Hearing Music: A Shared Geometry Governs the Trade-off Between Reliability and Complexity in the Neural Code
Pauline G. Mouawad∗1,Shievanie Sabesan1, Alinka E. Greasley2, Nicholas A. Lesica1 1The Ear Institute, University College London, London, UK 2School of Music, University of Leeds, Leeds, UK
*Email: p.mouawad@ucl.ac.uk
Introduction Music is central to human culture, shaping social bonds and emotional well-being. Its unique ability to connect sensory processing with reward, emotion, and statistical learning makes it an ideal tool for studying auditory perception [1]. Previous studies have explored neural responses to speech and to simple musical sounds [2, 3], but the neural coding of complex music remains unexplored.
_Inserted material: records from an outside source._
`src/rtl/vga_timing_pkg.sv`:
```
// Shared VGA raster timing: default 640x480@60 constants, coordinate width,
// period/sync-window helpers and the registered output bundle.
package vga_timing_pkg;

    localparam int COORD_W   = 11;
    localparam int COORD_MAX = 2047;

    localparam int DEF_H_PIXELS = 640;
    localparam int DEF_H_FP     = 16;
    localparam int DEF_H_PULSE  = 96;
    localparam int DEF_H_BP     = 48;
    localparam int DEF_V_PIXELS = 480;
    localparam int DEF_V_FP     = 10;
    localparam int DEF_V_PULSE  = 2;
    localparam int DEF_V_BP     = 33;

    typedef logic [COORD_W-1:0] coord_t;

    typedef struct packed {
        logic   h_sync;
        logic   v_sync;
        logic   disp_ena;
        logic   frame_start;
        coord_t column;
        coord_t row;
    } raster_out_t;

    function automatic int axis_period(int pixels, int fp, int pulse, int bp);
        return pixels + fp + pulse + bp;
    endfunction

    function automatic int sync_first(int pixels, int fp);
        return pixels + fp;
    endfunction

    // Exclusive upper bound of the sync window.
    function automatic int sync_end(int pixels, int fp, int pulse);
        return pixels + fp + pulse;
    endfunction

    function automatic raster_out_t idle_outputs(logic h_pol, logic v_pol);
        raster_out_t o;
        o        = '0;
        o.h_sync = ~h_pol;
        o.v_sync = ~v_pol;
        return o;
    endfunction

endpackage

```
`src/rtl/vga_axis_counter.sv`:
```
// One raster axis: wrapping counter with enable, terminal count,
// active-window and sync-window decode of the current count.
module vga_axis_counter
    import vga_timing_pkg::*;
#(
    parameter int period     = 800,
    parameter int active_len = 640,
    parameter int sync_lo    = 656,
    parameter int sync_hi    = 752
) (
    input  logic   clk,
    input  logic   reset_n,
    input  logic   enable,
    output coord_t count,
    output logic   terminal,
    output logic   active,
    output logic   in_sync
);

    localparam coord_t LAST       = coord_t'(period - 1);
    localparam coord_t ACTIVE_END = coord_t'(active_len);
    localparam coord_t SYNC_LO    = coord_t'(sync_lo);
    localparam coord_t SYNC_HI    = coord_t'(sync_hi);

    assign terminal = (count == LAST);
    assign active   = (count < ACTIVE_END);
    assign in_sync  = (count >= SYNC_LO) && (count < SYNC_HI);

    always_ff @(posedge clk) begin
        if (!reset_n) begin
            count <= '0;
        end else if (enable) begin
            count <= terminal ? '0 : count + coord_t'(1);
        end
    end

endmodule

```
`src/rtl/vga_sync_controller.sv`:
```
// VGA raster timing generator: free-running h/v counters decoded into
// registered sync, display-enable, coordinates and a frame-start pulse.
module vga_sync_controller
    import vga_timing_pkg::*;
#(
    parameter int   h_pixels = DEF_H_PIXELS,
    parameter int   h_fp     = DEF_H_FP,
    parameter int   h_pulse  = DEF_H_PULSE,
    parameter int   h_bp     = DEF_H_BP,
    parameter logic h_pol    = 1'b0,
    parameter int   v_pixels = DEF_V_PIXELS,
    parameter int   v_fp     = DEF_V_FP,
    parameter int   v_pulse  = DEF_V_PULSE,
    parameter int   v_bp     = DEF_V_BP,
    parameter logic v_pol    = 1'b0
) (
    input  logic               pixel_clk,
    input  logic               reset_n,
    output logic               h_sync,
    output logic               v_sync,
    output logic               disp_ena,
    output logic [COORD_W-1:0] column,
    output logic [COORD_W-1:0] row,
    output logic               frame_start
);

    localparam int H_PERIOD = axis_period(h_pixels, h_fp, h_pulse, h_bp);
    localparam int V_PERIOD = axis_period(v_pixels, v_fp, v_pulse, v_bp);

    if (H_PERIOD > COORD_MAX || V_PERIOD > COORD_MAX) begin : g_period_check
        $error("vga_sync_controller: raster period exceeds 11-bit counter range");
    end

    coord_t      h_count, v_count;
    logic        h_last, v_last;
    logic        h_active, v_active;
    logic        h_in_sync, v_in_sync;
    logic        at_origin;
    raster_out_t out_q, out_nxt;

    vga_axis_counter #(
        .period    (H_PERIOD),
        .active_len(h_pixels),
        .sync_lo   (sync_first(h_pixels, h_fp)),
        .sync_hi   (sync_end(h_pixels, h_fp, h_pulse))
    ) u_h_axis (
        .clk     (pixel_clk),
        .reset_n (reset_n),
        .enable  (1'b1),
        .count   (h_count),
        .terminal(h_last),
        .active  (h_active),
        .in_sync (h_in_sync)
    );

    vga_axis_counter #(
        .period    (V_PERIOD),
        .active_len(v_pixels),
        .sync_lo   (sync_first(v_pixels, v_fp)),
        .sync_hi   (sync_end(v_pixels, v_fp, v_pulse))
    ) u_v_axis (
        .clk     (pixel_clk),
        .reset_n (reset_n),
        .enable  (h_last),
        .count   (v_count),
        .terminal(v_last),
        .active  (v_active),
        .in_sync (v_in_sync)
    );

    always_comb begin
        out_nxt             = out_q;
        out_nxt.h_sync      = h_in_sync ? h_pol : ~h_pol;
        out_nxt.v_sync      = v_in_sync ? v_pol : ~v_pol;
        out_nxt.disp_ena    = h_active & v_active;
        out_nxt.frame_start = at_origin;
        if (h_active) out_nxt.column = h_count;
        if (v_active) out_nxt.row = v_count;
    end

    // at_origin tracks "counters sit at (0,0)": true after reset and
    // whenever both axes wrap together on the previous edge.
    always_ff @(posedge pixel_clk) begin
        if (!reset_n) begin
            out_q     <= idle_outputs(h_pol, v_pol);
            at_origin <= 1'b1;
        end else begin
            out_q     <= out_nxt;
            at_origin <= h_last & v_last;
        end
    end

    assign h_sync      = out_q.h_sync;
    assign v_sync      = out_q.v_sync;
    assign disp_ena    = out_q.disp_ena;
    assign frame_start = out_q.frame_start;
    assign column      = out_q.column;
    assign row         = out_q.row;

endmodule
```
`config.mk`:
```
export PLATFORM = sky130hd
export DESIGN_NAME = vga_sync_controller
export DESIGN_NICKNAME = d
export VERILOG_FILES = /design/src/rtl/vga_timing_pkg.sv /design/src/rtl/vga_axis_counter.sv /design/src/rtl/vga_sync_controller.sv
export SDC_FILE = /design/constraint.sdc
export NUM_CORES = 1
export LEC_CHECK = 0
export ABC_AREA = 1
export ABC_CLOCK_PERIOD_IN_PS = 2000
export BUFFER_PORTS_ARGS = -buffer_cell sky130_fd_sc_hd__buf_2
export CAP_MARGIN = 20
export CORE_ASPECT_RATIO = 1.2
export CORE_MARGIN = 8
export CORE_UTILIZATION = 50
export DETAILED_ROUTE_END_ITERATION = 10
export MAX_ROUTING_LAYER = met4
export PLACE_DENSITY = 0.76
export SLEW_MARGIN = 20
export SYNTH_ARGS = -nofsm -noshare
export SYNTH_HDL_FRONTEND = slang
export SYNTH_SLANG_ARGS = --single-unit
export TNS_END_PERCENT = 10
```
`constraint.sdc`:
```
create_clock -name pixel_clk -period 2 [get_ports pixel_clk]
set_input_delay 0.1 -clock pixel_clk [delete_from_list [all_inputs] [get_ports pixel_clk]]
set_output_delay 0.1 -clock pixel_clk [all_outputs]
set_load 0.02 [all_outputs]
```
==> run summary <==
first-pass GRT wire length -> 7.82 mm
Yosys cell types -> 29
vias in the first global route -> 1,735
CTS clk-pin slew, worst paths -> 0.10 ns
drt drc -> 0
R2R Setup Slk -> 0.28 ns
RR Endpoint -> u_v_axis.count[4]$_SDFFE_PN0N_
number of clock sinks -> 49
max-cap check violation count -> 0
total track usage -> 15.6%
synthesized area -> 0.00213 mm^2
cts hold-fix bufs -> 0
Crit path required time -> 2.22 ns
maximum root-to-sink buffer count -> 2
final setup fails -> 0
Max-slew headroom -> 73.1%
sequential area share after synthesis -> 46.0%
total wire length -> 4.54 mm
post-synthesis net count -> 286
crit-path max FO -> 12
post-CTS resize count -> 0
Core ar. -> 0.00416 mm^2
Place WS -> 0.294 ns
Final ANT Viol Nets -> 0
Fmax achieved -> 0.581 GHz
worst hold path depth -> 3
cts bufs inserted -> 5
CP Launch Type -> flop
RSZ-0062 raised after global routing -> no
FF+latch count, synth -> 49
HPWL Detailed -> 3.44 mm
# diodes -> 0
DRT Pass-1 Iters -> 4
share of layout cells above drive strength 1 -> 18.7%
min-delay worst type -> primary input to flop
Crit. End Element -> flop
Gate Count Post-Synth -> 281
fin crit period -> 1.72 ns
CP startpoint -> u_h_axis.count[0]$_SDFF_PP0_
CTS tree -> built
Max Slew Vio Count -> 0
nets -> 314
Synth warnings -> 0
GPL Wtd Cong -> 0.919
Sequential Area -> 981 um^2
final worst setup slack -> 0.280 ns
area of the die -> 0.00662 mm^2
hold slack -> 0.224 ns
wire per inst -> 12.4 um
IO Port Bufs -> 27
# IOs -> 28
setup TNS -> 0 ns
multi-input combinational cell area -> 997 um^2
root buffer cell -> clkbuf_8
Hold Path Sink -> u_v_axis.count[6]$_SDFFE_PN0N_
GR Overflow Total -> 0
Fin. Hold Viols -> 0
final cell count without fillers -> 366
Leakage -> 1.03 nW
Crit Path Category -> flop to flop
post-CTS setup buffers -> 0
Hold Startpoint -> reset_n
Die W -> 75.6 um
vias -> 1,848
CTS HTree Levels -> 2
Std-Cell Rows -> 26
P&R area growth vs syn -> 13.1%
Peak VDD IR -> 0.573 mV
Die Ht -> 87.5 um
Initial Utilization -> 51.2%
Worst Path Arrival -> 1.94 ns
clock skew -> 0.0156 ns
power density over the cells -> 740 mW/mm^2
pin count of the biggest net entering global routing -> 23
FILL cells -> 410
Syn Area/Cell -> 7.59 um^2
antenna violations before repair -> 0
Skew-Pair Late Insertion Delay -> 0.31 ns
total chip power -> 1.78 mW
initial detailed-routing violation count -> 181
routed vias/inst -> 5.05
status -> complete, no violations
DP Cell Count -> 358
Tcrit/Tclk final -> 86.0%
worst-margin pin slew -> 0.402 ns
R2R depth -> 8
Worst R2R Start -> u_h_axis.count[0]$_SDFF_PP0_
## cell usage after synthesis (all sizes together)
master | count | area (um^2)
dfxtp | 49 | 981
nand4 | 5 | 31.3
inv | 28 | 105
nand3b | 2 | 15.0
nor3b | 1 | 12.5
clkbuf | 3 | 11.3
nand2 | 56 | 230
a211oi | 2 | 15.0
nor3 | 7 | 40.0
ha | 3 | 37.5
nand3 | 16 | 90.1
nor2 | 57 | 251
buf | 4 | 37.5
nor4 | 2 | 12.5
xor2 | 4 | 35.0
a21oi | 20 | 111
a31oi | 1 | 6.26
o21ai | 21 | 109
## routing by layer
metal / share of wire, % / global-route usage [%]
met2: 51 / 26.6
met5: 0 / -
met3: 4.8 / 3.44
met1: 42 / 16.8
met4: 2.2 / 6.83
## through the flow
stage | cell area [um^2] | util [%]
after floorplan | 2130 | -
after global routing | 2410 | 57.9
final | 2410 | 57.9
after detailed placement | 2300 | 55.1
after global placement | 2300 | 55.1
after CTS | 2410 | 57.9
## sequential cells by signal, indices dropped and copies added, names as in the netlist
register and flops:
column 11, row 11, u_h_axis.count 11, u_v_axis.count 11, at_origin 1, disp_ena 1, frame_start 1, h_sync 1
v_sync 1
## placed cells by master, fill, tap and decap left out, drive strengths merged
cell type / count
a211oi: 2
a21oi: 20
a31oi: 1
buf: 28
bufinv: 1
clkbuf: 5
dfxtp: 49
ha: 3
inv: 30
nand2: 56
nand3: 16
nand3b: 2
nand4: 5
nor2: 57
nor3: 7
nor3b: 1
nor4: 2
o21ai: 21
xor2: 4
## power breakdown
group	internal [mW]	switching, mW
sequential	0.986	0.00772
combinational	0.0175	0.0389
clock	0.381	0.353
total	1.38	0.400
## area by class of cell
| class | count | area share [%] |
|---|---|---|
| sequential | 49 | 40.7 |
| clock inverter | 3 | 1.97 |
| tap | 56 | 2.90 |
| inverter | 28 | 4.36 |
| clock buffer | 5 | 2.85 |
| multi-input combinational | 197 | 41.3 |
| timing repair buffer | 28 | 5.91 |
## cell families after synthesis
group / after synthesis / synth area share (%)
and+or+nand+nor: 146 / 32.0
AOI/OAI and AO/OA: 44 / 11.3
buffers and inverters: 35 / 7.22
adders and majority gates: 3 / 1.76
xor gates and xnor gates: 4 / 1.64
DFF: 49 / 46.0
## worst max-delay path, cell delays in order, from the launching register on
cell and delay, ns:
dfxtp_1 0.41, ha_1 0.31, nand3_2 0.14, nor2_2 0.23, nand2_4 0.14, nand2_4 0.18
nand2_2 0.10, inv_2 0.08, nor2_1 0.05
## how the worst max path moves through the flow
stage	end	cells past startpoint
finish	u_v_axis.count[4]$_SDFFE_PN0N_	8
global route	u_v_axis.count[4]$_SDFFE_PN0N_	8
CTS	u_v_axis.count[4]$_SDFFE_PN0N_	8
detailed placement	u_v_axis.count[4]$_SDFFE_PN0N_	8
global placement	u_v_axis.count[0]$_SDFFE_PN0N_	8
floorplan	u_v_axis.count[6]$_SDFFE_PN0N_	8
Power figures use the tool's default switching activity.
We addressed this gap by analyzing multi-unit activity (MUA) recorded from the inferior colliculus (IC) of normal-hearing (NH) and hearing-impaired (HI) gerbils in response to a range of music types at multiple sound levels. The music types included individual stems (vocals, drums, bass, and other) as well as mixtures in which the stems were combined. Methods Using coherence analysis, we assessed how reliably music is encoded in the IC across repeated presentations of stimuli and the degree to which individual stems are distorted when presented in a mixture. To explore neural activity patterns at the network level, we implemented a manifold analysis using PCA. This identified the signal manifold, the subspace where reliable musical information is embedded. To model neural transformations underlying music encoding, we developed a deep neural network (DNN) capable of generating MUA from sound, providing a framework for interpreting how the IC processes music. Finally, to assess the impact of hearing loss, we conducted a comparative analysis for NH and HI at equal sound and sensation levels. Results We identified strong nonlinear interactions between stems, affecting both the reliability and geometry of neural coding. The reliability of the responses and the dimensionality of the signal manifold varied widely across music types. With increasing musical complexity, the dimensionality of the signal manifold increased, however the reliability decreased. The leading modes in the signal manifold were reliable and shared across all music types, but as musical complexity increased, new neural modes emerged, though these were increasingly unreliable (Figure 1). Our DNN successfully synthesized MUA from music with high fidelity. After hearing loss, neural coding was strongly distorted at equal sound level, but these distortions were largely corrected at equal sensation level. Discussion
Music processing in the early auditory pathway involves nonlinear interactions that shape the neural representation in complex ways. The signal manifold contains a fixed set of leading modes that are invariant across music types. As music becomes more complex the manifold is not reconfigured; instead, new, less reliable modes are added. These new modes reflect a fundamental trade-off between fidelity and complexity in the neural code. The fact that suitable amplification restores near-normal neural coding suggests that mild-to-moderate hearing loss primarily affects audibility rather than the brainstem’s capacity to process music. Figure 1. Complexity and Reliability in the Latent Space Acknowledgements Funding for this work was provided by the UK Medical Research Council through grant MR/W019787/1. References 1. Patrik N Juslin and Daniel Västfjäll. “Emotional responses to music: The need to consider underlying mechanisms”.https://doi.org/10.1017/S0140525X08005293. 2. Vani G Rajendran et al. “Midbrain adaptation may set the stage for the perception of musical beat”. In: Proceedings of the Royal Society B: Biological Sciences 284.1866 (2017), p. 20171455. https://doi.org/10.1098/rspb.2017.1455. 3. Shievanie Sabesan et al. “Large-scale electrophysiology and deep learning reveal distorted neural signal dynamics after hearing loss”. In: Elife 12 (2023), e85108. https://doi.org/10.7554/eLife.85108.